## INFORMATION SHOWN
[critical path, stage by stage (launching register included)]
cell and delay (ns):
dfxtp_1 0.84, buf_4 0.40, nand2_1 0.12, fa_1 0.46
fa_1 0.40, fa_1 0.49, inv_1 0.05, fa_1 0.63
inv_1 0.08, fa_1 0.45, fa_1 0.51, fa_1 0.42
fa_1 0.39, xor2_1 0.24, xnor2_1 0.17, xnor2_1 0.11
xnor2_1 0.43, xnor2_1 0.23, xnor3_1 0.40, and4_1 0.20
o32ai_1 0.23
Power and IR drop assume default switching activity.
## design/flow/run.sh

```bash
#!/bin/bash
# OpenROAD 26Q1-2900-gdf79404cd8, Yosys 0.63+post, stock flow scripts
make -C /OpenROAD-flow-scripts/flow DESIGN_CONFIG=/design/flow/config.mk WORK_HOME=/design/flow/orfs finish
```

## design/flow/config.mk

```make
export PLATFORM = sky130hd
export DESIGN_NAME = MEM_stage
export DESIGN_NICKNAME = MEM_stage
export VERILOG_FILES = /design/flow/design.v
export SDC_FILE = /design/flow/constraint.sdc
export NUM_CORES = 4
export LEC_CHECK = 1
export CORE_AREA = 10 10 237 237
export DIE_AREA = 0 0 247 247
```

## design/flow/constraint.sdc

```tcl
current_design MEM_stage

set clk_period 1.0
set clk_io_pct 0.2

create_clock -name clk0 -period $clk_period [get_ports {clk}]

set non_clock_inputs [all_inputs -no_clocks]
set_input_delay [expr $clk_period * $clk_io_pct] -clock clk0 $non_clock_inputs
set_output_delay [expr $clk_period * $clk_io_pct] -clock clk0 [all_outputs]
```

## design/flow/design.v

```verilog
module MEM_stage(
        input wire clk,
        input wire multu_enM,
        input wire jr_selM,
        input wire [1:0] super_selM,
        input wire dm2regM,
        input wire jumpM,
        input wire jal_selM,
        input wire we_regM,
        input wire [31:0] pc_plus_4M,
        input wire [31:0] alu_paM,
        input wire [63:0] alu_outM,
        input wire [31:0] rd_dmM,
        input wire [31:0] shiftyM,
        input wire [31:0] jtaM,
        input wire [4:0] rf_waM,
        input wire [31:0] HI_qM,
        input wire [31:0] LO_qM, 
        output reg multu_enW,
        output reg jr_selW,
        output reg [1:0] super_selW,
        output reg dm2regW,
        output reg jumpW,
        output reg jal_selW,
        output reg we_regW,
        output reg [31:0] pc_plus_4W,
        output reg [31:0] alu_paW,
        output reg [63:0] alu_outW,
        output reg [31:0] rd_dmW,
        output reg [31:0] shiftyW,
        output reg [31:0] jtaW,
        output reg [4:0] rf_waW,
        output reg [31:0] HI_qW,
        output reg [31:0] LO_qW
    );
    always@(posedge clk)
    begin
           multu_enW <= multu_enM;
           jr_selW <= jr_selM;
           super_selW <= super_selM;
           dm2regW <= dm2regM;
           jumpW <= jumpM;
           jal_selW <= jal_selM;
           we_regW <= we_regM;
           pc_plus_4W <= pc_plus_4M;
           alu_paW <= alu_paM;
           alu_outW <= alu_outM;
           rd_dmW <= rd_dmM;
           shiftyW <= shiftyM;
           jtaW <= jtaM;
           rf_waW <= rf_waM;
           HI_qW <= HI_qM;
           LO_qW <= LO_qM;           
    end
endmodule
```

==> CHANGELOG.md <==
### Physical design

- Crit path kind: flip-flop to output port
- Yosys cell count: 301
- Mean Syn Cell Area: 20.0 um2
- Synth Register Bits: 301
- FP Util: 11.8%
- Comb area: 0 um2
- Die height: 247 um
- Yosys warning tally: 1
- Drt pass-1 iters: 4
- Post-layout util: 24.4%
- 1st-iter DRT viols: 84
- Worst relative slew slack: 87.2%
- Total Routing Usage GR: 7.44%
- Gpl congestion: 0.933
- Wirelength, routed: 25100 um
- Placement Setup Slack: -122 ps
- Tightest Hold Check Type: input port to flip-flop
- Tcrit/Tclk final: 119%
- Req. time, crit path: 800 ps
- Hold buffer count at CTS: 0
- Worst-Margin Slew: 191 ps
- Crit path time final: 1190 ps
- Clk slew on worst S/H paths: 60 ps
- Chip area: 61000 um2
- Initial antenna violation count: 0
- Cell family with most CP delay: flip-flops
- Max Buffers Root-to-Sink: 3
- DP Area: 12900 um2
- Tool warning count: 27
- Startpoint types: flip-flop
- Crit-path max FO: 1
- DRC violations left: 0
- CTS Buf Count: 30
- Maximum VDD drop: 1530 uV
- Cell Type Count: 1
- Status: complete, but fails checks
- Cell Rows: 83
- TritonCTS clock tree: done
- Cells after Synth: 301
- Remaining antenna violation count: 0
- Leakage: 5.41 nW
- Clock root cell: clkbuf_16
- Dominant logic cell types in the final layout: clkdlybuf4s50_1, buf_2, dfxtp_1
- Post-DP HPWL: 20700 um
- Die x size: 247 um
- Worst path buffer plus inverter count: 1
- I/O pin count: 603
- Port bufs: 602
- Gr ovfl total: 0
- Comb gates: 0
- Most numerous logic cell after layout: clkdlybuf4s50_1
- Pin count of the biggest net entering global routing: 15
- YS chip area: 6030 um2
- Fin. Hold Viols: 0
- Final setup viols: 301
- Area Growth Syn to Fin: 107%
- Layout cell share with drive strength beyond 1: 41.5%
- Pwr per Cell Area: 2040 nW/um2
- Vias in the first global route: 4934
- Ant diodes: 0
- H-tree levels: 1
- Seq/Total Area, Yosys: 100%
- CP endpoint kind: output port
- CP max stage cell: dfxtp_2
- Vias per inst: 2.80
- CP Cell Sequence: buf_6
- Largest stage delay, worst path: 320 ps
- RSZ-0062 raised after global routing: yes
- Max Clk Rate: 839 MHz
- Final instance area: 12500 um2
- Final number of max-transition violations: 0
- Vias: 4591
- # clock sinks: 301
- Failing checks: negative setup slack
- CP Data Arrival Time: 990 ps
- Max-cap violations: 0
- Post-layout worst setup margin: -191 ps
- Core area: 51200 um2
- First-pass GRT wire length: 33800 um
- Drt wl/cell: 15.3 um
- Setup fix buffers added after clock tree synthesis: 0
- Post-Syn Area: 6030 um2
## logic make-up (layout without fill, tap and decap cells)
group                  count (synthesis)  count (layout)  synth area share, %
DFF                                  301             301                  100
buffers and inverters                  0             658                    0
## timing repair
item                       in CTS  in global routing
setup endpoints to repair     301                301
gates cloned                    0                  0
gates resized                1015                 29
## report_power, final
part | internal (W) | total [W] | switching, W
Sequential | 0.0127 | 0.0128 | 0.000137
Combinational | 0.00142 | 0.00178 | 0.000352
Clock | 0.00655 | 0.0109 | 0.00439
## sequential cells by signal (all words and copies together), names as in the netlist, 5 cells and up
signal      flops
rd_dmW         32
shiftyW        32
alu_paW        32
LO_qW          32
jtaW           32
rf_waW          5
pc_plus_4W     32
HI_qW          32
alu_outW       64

## REQUIRED WORK
Provide only the number of lines in the material above that contain the word "checks".

## ANSWER TO THIS TASK
2